Exercise: _Now try again using a `StackingClassifier` instead: do you get better performance? If so, why?_

Because `StackingClassifier` performs a K-folds cross validation, so we don't need a separate validation set. Let's join the training set and validation set into a big training set.

In [24]:
X_train_big, y_train_big = X_mnist[:60000], y_mnist[:60000]
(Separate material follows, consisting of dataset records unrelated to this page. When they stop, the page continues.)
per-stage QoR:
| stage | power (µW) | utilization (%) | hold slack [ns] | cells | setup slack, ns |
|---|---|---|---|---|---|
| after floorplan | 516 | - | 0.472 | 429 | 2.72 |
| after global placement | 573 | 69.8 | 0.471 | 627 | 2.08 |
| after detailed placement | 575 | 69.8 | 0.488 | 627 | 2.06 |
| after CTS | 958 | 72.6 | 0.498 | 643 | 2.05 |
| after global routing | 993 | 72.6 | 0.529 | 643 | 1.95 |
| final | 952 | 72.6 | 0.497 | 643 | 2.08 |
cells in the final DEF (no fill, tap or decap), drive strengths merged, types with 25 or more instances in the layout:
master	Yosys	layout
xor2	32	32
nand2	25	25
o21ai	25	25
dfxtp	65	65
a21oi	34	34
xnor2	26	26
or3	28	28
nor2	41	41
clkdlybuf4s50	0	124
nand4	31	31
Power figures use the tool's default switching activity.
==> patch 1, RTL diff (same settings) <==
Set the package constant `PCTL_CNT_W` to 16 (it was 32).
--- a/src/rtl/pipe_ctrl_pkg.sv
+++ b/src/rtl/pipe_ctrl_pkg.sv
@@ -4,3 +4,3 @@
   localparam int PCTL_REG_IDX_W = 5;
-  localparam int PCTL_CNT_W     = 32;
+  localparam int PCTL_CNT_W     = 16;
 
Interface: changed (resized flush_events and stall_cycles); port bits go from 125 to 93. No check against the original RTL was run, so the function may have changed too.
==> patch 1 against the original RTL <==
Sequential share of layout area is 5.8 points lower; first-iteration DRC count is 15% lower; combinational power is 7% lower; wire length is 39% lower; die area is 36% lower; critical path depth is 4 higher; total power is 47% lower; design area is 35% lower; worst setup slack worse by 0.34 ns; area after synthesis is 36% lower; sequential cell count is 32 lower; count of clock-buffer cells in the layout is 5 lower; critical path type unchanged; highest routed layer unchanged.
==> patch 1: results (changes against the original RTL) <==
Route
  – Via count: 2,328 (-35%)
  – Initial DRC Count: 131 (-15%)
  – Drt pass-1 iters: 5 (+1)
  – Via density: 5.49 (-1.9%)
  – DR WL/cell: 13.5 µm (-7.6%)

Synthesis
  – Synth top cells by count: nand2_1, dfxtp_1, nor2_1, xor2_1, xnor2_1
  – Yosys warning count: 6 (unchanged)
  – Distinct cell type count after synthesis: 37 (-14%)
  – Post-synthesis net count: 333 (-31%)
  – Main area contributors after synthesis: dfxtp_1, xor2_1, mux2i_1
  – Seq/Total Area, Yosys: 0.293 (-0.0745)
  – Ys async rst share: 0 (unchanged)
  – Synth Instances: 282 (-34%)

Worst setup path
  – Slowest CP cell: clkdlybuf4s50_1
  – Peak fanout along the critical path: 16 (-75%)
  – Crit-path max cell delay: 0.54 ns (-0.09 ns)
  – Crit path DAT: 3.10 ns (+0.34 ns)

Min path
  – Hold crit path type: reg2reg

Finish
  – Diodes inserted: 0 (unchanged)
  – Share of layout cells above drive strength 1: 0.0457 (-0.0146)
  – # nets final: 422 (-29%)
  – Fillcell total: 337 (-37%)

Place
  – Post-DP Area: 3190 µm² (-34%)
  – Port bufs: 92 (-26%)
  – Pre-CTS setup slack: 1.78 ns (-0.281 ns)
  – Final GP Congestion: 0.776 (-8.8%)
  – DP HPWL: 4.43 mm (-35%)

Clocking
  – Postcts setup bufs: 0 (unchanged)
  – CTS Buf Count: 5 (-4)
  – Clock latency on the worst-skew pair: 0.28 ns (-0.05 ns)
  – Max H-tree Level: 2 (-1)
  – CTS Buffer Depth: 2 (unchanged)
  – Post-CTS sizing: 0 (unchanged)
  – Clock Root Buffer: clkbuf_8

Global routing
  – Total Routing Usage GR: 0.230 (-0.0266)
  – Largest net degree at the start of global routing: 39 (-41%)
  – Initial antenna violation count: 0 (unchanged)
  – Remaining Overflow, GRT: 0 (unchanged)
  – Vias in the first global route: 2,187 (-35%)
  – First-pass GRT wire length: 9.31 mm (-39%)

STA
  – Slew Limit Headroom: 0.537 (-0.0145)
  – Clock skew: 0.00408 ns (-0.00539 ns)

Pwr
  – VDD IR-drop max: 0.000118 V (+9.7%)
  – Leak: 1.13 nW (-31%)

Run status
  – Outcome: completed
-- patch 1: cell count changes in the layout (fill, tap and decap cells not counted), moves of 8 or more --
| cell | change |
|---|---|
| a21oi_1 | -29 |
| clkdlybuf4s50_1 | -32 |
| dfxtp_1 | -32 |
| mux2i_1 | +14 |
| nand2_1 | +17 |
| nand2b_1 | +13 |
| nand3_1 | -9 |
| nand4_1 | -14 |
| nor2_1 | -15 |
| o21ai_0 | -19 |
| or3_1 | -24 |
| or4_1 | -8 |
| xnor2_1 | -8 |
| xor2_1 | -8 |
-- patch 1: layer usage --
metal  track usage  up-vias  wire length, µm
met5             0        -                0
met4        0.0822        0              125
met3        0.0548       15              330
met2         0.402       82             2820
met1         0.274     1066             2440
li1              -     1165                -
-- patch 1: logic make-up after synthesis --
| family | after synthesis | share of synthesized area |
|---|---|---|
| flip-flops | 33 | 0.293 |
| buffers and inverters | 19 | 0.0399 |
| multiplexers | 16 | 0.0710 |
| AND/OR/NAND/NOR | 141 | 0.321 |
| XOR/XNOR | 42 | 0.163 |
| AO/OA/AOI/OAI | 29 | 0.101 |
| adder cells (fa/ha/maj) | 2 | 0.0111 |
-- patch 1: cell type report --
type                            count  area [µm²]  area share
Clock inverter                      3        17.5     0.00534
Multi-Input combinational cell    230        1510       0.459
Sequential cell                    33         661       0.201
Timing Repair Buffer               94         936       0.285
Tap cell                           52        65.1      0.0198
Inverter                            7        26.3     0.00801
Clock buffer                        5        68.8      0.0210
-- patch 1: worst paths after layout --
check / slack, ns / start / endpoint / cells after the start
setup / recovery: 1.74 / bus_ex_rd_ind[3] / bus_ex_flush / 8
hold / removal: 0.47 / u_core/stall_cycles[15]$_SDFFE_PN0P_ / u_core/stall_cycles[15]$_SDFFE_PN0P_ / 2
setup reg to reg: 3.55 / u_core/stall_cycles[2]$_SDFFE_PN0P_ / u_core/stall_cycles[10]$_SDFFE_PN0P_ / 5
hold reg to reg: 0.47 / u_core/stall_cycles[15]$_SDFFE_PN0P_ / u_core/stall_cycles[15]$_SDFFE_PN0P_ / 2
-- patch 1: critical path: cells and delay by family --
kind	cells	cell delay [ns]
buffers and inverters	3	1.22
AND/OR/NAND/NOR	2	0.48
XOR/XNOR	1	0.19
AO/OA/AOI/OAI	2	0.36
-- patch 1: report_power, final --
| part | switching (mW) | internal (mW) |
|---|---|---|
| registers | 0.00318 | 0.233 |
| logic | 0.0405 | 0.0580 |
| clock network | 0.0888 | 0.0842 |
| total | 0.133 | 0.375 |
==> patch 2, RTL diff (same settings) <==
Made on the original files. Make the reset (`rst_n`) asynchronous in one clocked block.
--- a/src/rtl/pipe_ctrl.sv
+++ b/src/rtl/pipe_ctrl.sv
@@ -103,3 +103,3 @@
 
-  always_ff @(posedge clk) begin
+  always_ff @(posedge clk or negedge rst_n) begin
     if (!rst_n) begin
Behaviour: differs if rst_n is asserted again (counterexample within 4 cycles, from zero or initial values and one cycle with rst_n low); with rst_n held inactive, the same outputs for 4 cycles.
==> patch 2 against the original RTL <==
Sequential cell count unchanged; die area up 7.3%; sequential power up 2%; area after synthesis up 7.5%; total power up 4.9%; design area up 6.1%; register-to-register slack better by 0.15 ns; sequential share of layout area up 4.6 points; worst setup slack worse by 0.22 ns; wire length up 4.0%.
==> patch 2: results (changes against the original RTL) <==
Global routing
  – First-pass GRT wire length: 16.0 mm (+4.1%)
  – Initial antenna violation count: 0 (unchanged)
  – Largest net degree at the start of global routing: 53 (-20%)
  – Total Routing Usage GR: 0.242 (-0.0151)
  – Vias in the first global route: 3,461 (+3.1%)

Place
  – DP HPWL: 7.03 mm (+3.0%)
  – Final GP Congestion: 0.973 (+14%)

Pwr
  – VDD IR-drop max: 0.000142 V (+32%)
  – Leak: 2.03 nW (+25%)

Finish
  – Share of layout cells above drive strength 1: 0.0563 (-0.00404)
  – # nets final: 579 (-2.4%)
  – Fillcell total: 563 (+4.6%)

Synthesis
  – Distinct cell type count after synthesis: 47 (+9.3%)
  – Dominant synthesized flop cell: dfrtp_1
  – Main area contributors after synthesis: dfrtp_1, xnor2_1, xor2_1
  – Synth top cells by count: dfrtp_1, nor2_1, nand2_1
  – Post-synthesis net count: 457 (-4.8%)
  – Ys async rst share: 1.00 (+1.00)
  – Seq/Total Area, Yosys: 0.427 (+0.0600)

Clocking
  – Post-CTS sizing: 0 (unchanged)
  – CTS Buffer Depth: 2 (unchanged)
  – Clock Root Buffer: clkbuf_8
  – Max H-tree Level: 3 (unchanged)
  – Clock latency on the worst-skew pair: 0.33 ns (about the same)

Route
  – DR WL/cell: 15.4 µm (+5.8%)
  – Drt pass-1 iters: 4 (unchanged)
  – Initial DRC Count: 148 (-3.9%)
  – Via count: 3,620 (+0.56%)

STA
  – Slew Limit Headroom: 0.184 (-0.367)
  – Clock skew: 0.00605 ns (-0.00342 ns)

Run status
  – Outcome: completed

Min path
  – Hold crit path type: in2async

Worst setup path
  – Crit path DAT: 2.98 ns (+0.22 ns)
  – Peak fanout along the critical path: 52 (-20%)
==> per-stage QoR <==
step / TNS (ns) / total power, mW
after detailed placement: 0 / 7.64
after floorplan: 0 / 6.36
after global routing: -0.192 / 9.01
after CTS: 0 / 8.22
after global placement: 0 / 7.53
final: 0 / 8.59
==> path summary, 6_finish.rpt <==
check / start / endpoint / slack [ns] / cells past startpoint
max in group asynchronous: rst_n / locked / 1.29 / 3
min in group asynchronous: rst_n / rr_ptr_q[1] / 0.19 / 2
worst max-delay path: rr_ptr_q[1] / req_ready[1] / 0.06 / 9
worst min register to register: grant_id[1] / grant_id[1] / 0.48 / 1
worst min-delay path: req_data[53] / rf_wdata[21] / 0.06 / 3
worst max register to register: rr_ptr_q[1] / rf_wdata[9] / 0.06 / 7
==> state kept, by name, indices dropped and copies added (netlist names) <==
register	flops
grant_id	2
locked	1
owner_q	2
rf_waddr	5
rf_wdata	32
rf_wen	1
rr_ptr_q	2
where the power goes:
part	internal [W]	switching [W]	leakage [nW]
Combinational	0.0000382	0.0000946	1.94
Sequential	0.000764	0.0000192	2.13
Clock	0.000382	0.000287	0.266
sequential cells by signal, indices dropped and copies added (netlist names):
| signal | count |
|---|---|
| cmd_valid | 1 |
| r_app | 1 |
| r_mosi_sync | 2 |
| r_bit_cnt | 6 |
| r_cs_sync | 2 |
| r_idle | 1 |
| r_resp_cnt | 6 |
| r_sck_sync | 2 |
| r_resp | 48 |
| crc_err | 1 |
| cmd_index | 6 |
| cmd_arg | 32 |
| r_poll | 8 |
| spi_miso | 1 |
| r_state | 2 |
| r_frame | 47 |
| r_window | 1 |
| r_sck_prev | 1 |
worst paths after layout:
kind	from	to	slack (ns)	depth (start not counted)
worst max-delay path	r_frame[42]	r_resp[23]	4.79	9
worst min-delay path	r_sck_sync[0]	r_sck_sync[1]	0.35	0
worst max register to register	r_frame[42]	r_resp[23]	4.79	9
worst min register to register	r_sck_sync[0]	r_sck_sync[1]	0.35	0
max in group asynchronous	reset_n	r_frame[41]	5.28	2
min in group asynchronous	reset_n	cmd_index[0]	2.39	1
`config.mk`:
```
export PLATFORM = sky130hd
export DESIGN_NAME = unsigned_seq_div_restoring
export DESIGN_NICKNAME = d
export VERILOG_FILES = /design/src/rtl/seq_arith_pkg.sv /design/src/rtl/div_step.sv /design/src/rtl/unsigned_seq_div_restoring.sv
export SDC_FILE = /design/constraint.sdc
export NUM_CORES = 1
export LEC_CHECK = 0
export CELL_PAD_IN_SITES_DETAIL_PLACEMENT = 0
export CELL_PAD_IN_SITES_GLOBAL_PLACEMENT = 1
export CORE_UTILIZATION = 42
export DETAILED_ROUTE_END_ITERATION = 12
export GPL_ROUTABILITY_DRIVEN = 0
export PLACE_DENSITY_LB_ADDON = 0.1
export SYNTH_ARGS = -nofsm -noshare
export SYNTH_HDL_FRONTEND = slang
export SYNTH_HIERARCHICAL = 1
export SYNTH_SLANG_ARGS = --single-unit
```
`constraint.sdc`:
```
create_clock -name clk -period 3.05 [get_ports clk]
set_clock_uncertainty 0.1 [all_clocks]
set_input_delay 0.305 -clock clk [delete_from_list [all_inputs] [get_ports clk]]
set_output_delay 0.305 -clock clk [all_outputs]
set_load 0.05 [all_outputs]
```
--- config.mk ---
export PLATFORM = sky130hd
export DESIGN_NAME = axi_line_refill
export DESIGN_NICKNAME = d
export VERILOG_FILES = /design/src/rtl/axi_line_refill.sv
export SDC_FILE = /design/constraint.sdc
export NUM_CORES = 1
export LEC_CHECK = 0
export ABC_AREA = 1
export CORE_AREA = 2 2 212 214
export CTS_BUF_LIST = sky130_fd_sc_hd__clkbuf_8
export CTS_CLUSTER_DIAMETER = 100
export DETAILED_ROUTE_END_ITERATION = 12
export DIE_AREA = 0 0 214 216
export MAX_ROUTING_LAYER = met4
export PLACE_DENSITY = 0.61
export SLEW_MARGIN = 10
export SYNTH_ARGS = -nofsm -noshare
export SYNTH_HDL_FRONTEND = slang
export SYNTH_SLANG_ARGS = --single-unit
--- constraint.sdc ---
create_clock -name clk_i -period 1.8 [get_ports clk_i]
set_input_delay 0.27 -clock clk_i [delete_from_list [all_inputs] [get_ports clk_i]]
set_output_delay 0.27 -clock clk_i [all_outputs]
set_load 0.005 [all_outputs]
--- src/rtl/axi_line_refill.sv ---
// Cache-line refill sequencer: one AXI INCR burst per line fill, beats assembled into a line.
// Only one refill is outstanding at a time. Beats seen outside DATA, or carrying a foreign
// ID, are dropped and flagged on stray_o one cycle later.
module axi_line_refill #(
  parameter int unsigned AxiNumWords = 4,
  parameter int unsigned AxiIdWidth  = 4
) (
  input  logic                        clk_i,
  input  logic                        rst_ni,
  input  logic                        req_valid_i,
  output logic                        req_ready_o,
  input  logic [63:0]                 req_addr_i,
  input  logic [AxiIdWidth-1:0]       req_id_i,
  output logic                        rd_req_o,
  input  logic                        rd_gnt_i,
  output logic [63:0]                 rd_addr_o,
  output logic [$clog2(AxiNumWords)-1:0] rd_blen_o,
  output logic [1:0]                  rd_size_o,
  output logic [AxiIdWidth-1:0]       rd_id_o,
  output logic                        rd_lock_o,
  output logic                        rd_rdy_o,
  input  logic                        rd_valid_i,
  input  logic                        rd_last_i,
  input  logic [63:0]                 rd_data_i,
  input  logic [AxiIdWidth-1:0]       rd_id_i,
  output logic                        line_valid_o,
  input  logic                        line_ready_i,
  output logic [63:0]                 line_addr_o,
  output logic [AxiIdWidth-1:0]       line_id_o,
  output logic [AxiNumWords*64-1:0]   line_data_o,
  output logic                        line_err_o,
  output logic                        stray_o
);

  localparam int unsigned CntW = $clog2(AxiNumWords);
  localparam int unsigned OffW = $clog2(AxiNumWords * 8);
  localparam logic [CntW-1:0] LastCnt = CntW'(AxiNumWords - 1);

  typedef enum logic [1:0] {StIdle, StReq, StData, StOut} state_e;

  state_e                            state_q;
  logic [63:0]                       addr_q;
  logic [AxiIdWidth-1:0]             id_q;
  logic [CntW-1:0]                   cnt_q;
  logic [AxiNumWords-1:0][63:0]      words_q;
  logic                              err_q;
  logic                              stray_q;
  logic                              req_ready_q;
  logic                              rd_req_q;
  logic                              line_valid_q;
  logic                              beat_ok;
  logic                              cnt_last;

  // Beat qualification: only beats of the current burst while collecting data.
  always_comb begin
    beat_ok  = rd_valid_i && (state_q == StData) && (rd_id_i == id_q);
    cnt_last = (cnt_q == LastCnt);
  end

  // Sequencer FSM with registered handshake outputs.
  always_ff @(posedge clk_i or negedge rst_ni) begin
    if (!rst_ni) begin
      state_q      <= StIdle;
      addr_q       <= '0;
      id_q         <= '0;
      cnt_q        <= '0;
      words_q      <= '0;
      err_q        <= 1'b0;
      req_ready_q  <= 1'b1;
      rd_req_q     <= 1'b0;
      line_valid_q <= 1'b0;
    end else begin
      unique case (state_q)
        StIdle: begin
          if (req_valid_i) begin
            addr_q      <= {req_addr_i[63:OffW], OffW'(0)};
            id_q        <= req_id_i;
            cnt_q       <= '0;
            words_q     <= '0;
            err_q       <= 1'b0;
            req_ready_q <= 1'b0;
            rd_req_q    <= 1'b1;
            state_q     <= StReq;
          end
        end
        StReq: begin
          if (rd_gnt_i) begin
            rd_req_q <= 1'b0;
            state_q  <= StData;
          end
        end
        StData: begin
          if (beat_ok) begin
            words_q[cnt_q] <= rd_data_i;
            if (rd_last_i || cnt_last) begin
              // Early last or missing last both flag the line; cnt is frozen so it never wraps.
              err_q        <= rd_last_i ^ cnt_last;
              line_valid_q <= 1'b1;
              state_q      <= StOut;
            end else begin
              cnt_q <= cnt_q + CntW'(1);
            end
          end
        end
        StOut: begin
          if (line_ready_i) begin
            line_valid_q <= 1'b0;
            req_ready_q  <= 1'b1;
            state_q      <= StIdle;
          end
        end
        default: state_q <= StIdle;
      endcase
    end
  end

  // Stray beat flag, one cycle after the dropped beat.
  always_ff @(posedge clk_i or negedge rst_ni) begin
    if (!rst_ni) begin
      stray_q <= 1'b0;
    end else begin
      stray_q <= rd_valid_i && !beat_ok;
    end
  end

  // Output mapping; burst attributes are constants.
  always_comb begin
    req_ready_o  = req_ready_q;
    rd_req_o     = rd_req_q;
    rd_addr_o    = addr_q;
    rd_blen_o    = LastCnt;
    rd_size_o    = 2'b11;
    rd_id_o      = id_q;
    rd_lock_o    = 1'b0;
    rd_rdy_o     = 1'b1;
    line_valid_o = line_valid_q;
    line_addr_o  = addr_q;
    line_id_o    = id_q;
    line_data_o  = words_q;
    line_err_o   = err_q;
    stray_o      = stray_q;
  end

endmodule

==> metrics.md <==
| Metric | Value |
|---|---|
| Status | `finished, violations left` |
| Failing checks | `setup timing` |
| Critical Path Max Stage Delay | `0.44 ns` |
| Global-route wire length before repair | `82600 um` |
| CP top delay family | `buffers and inverters` |
| Top Ports | `546` |
| Total GRT Usage | `23.5%` |
| Detailed-route wire length | `56500 um` |
| Post-detailed-route wirelength per cell | `20.0 um` |
| Sw Ratio | `38.5%` |
| RSZ-0062 raised after global routing | `yes` |
| Pwr dens | `1560 nW/um2` |
| Die H | `216 um` |
| Port bufs | `524` |
| Synth top area cells | `dfrtp_1, nand2_1, nand4_1` |
| Die Wd | `214 um` |
| Fmax | `0.554 GHz` |
| Final worst-path cycle share | `100%` |
| Critical path fanouts, max | `8` |
| Clock Sinks | `328` |
| Synthesis Warnings | `0` |
| Final Slew Violations | `0` |
| Synthesized flop and latch total | `328` |
| Clock share of power | `20.5%` |
| Skew final | `0.0436 ns` |
| Dpl ws | `-0.212 ns` |
| Max_cap viols | `0` |
| Int Power | `21.7 mW` |
| Clock Tree Buf Depth | `3` |
| Post-layout min period | `1.81 ns` |
| Worst hold path type | `input port to async pin` |
| Final setup violation count | `1` |
| Largest net degree at the start of global routing | `70` |
| Commonest non-fill, non-tap cell in the layout | `nand2_1` |
| Final Hold Vio Count | `0` |
| # fillers | `4216` |
| Initial antenna violation count | `2` |
| Seq pwr share | `30.0%` |
| Area Growth Syn to Fin | `51.5%` |
| Worst slew pin tran | `0.592 ns` |
| Dpl hpwl | `36500 um` |
| Fin util | `51.5%` |
| TritonCTS Buffers | `58` |
| WP data arrival | `2.34 ns` |
| Fraction of layout cells with a size suffix above 1 | `16.7%` |
| Core Footprint | `43800 um2` |
| Starting Density | `34.0%` |
| Post-synthesis cell type count | `27` |
| Worst Path Buf+Inv | `3` |
| Drt pass-1 iters | `5` |
| Cells after Synth | `1596` |
| Sw Pwr | `13.6 mW` |
| R2R Path End | `line_data_o[150]` |
| Synth top area share | `54.9%` |
| Routability-driven placement congestion ratio | `0.827` |
| Worst-Skew Late Latency | `0.66 ns` |
| R2r startpoint | `state_q[1]` |
| Post-route cell area | `22600 um2` |
| CP Data Required Time | `2.33 ns` |
| CP Launch Type | `flip-flop` |
| CTS tree | `built` |
| Nets | `2331` |
| Rows | `77` |
| LEAKAGE | `13.1 nW` |
| Most frequent cells in the layout | `nand2_1, dlygate4sd2_1, dfrtp_1` |
| Dpl cell area | `20700 um2` |
| Maximum VDD drop | `0.000804 V` |
| DRC viols | `0` |
| Worst setup EP type | `flip-flop` |
| Slew Limit Headroom | `60.6%` |
| Critical-path top delay cell | `dfrtp_2` |
| Logic pwr share | `49.5%` |
| Crit path kind | `flip-flop to flip-flop` |
| Pwr Total | `35.3 mW` |
| CP cell instances | `ha_4, inv_1, nand2_4, nand2_8, nand3_4, buf_12, clkbuf_16, nand2_1, nand2_1` |
| Sequential share of the synthesized area | `55.1%` |
| Root Buffer | `clkbuf_8` |
| Detailed Route Iter0 Violations | `1196` |
| Reg2reg setup slack | `-0.005 ns` |
| Clock transition at path regs | `0.06 ns` |
| Vias in the first global route | `13522` |
| Cell area after synthesis | `14900 um2` |
| Worst Reg-to-Reg Cells | `9` |
| Avg Cell Area, Syn | `9.33 um2` |
| Setup_tns | `-0.00537 ns` |
| Area leader, netlist | `dfrtp_1` |
| Most frequent cell on the critical path | `nand2_1` |
| DR vias/cell | `4.90` |
| Remaining Overflow, GRT | `0` |
| ANT nets after route | `0` |
| H-tree depth | `2` |
| Setup slack after layout | `-0.00537 ns` |
| Die area | `46200 um2` |
| Total number of vias | `13818` |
Now let's create and train the stacking classifier on the full training set.

In [25]:
named_estimators = [
    ("random_forest_clf", random_forest_clf),
    ("extra_trees_clf", extra_trees),
    ("svm_clf", svm_clf),
    ("mlp_clf", mlp_clf),
]

**Warning**: The following code cell takes a very long time to run, as it uses K-fold cross-validation with 5 folds by default. It will train the 4 classifiers 5 times, each time on 80% of the training set, plus one last time on the full training set. Lastly, it will train the final model on predictions. That is a total of 25 models to train.

In [26]:
from sklearn.ensemble import StackingClassifier

stack_clf = StackingClassifier(
    estimators=named_estimators, n_jobs=-1, final_estimator=random_forest_blender
)
stack_clf.fit(X_train_big, y_train_big)

That is the reason why I will use joblib to save this model for later use.

In [27]:
import joblib

joblib.dump(stack_clf, "stacking_classifier.pkl")
stack_clf = joblib.load("stacking_classifier.pkl")

In [28]:
stack_clf.score(X_test, y_test)

0.9783

The `StackingClassifier` greatly outperforms our custom stacking implementation earlier. There are 2 main reasons:
- Since we could reclaim the validation set, the `StackingClassifier` is trained on a larger training set.
- It used `predict_proba()` if available, or else `decision_function()` if available, else `predict()`, instead of only `predict()` as our implementation. This gave the blender much more different inputs to work with.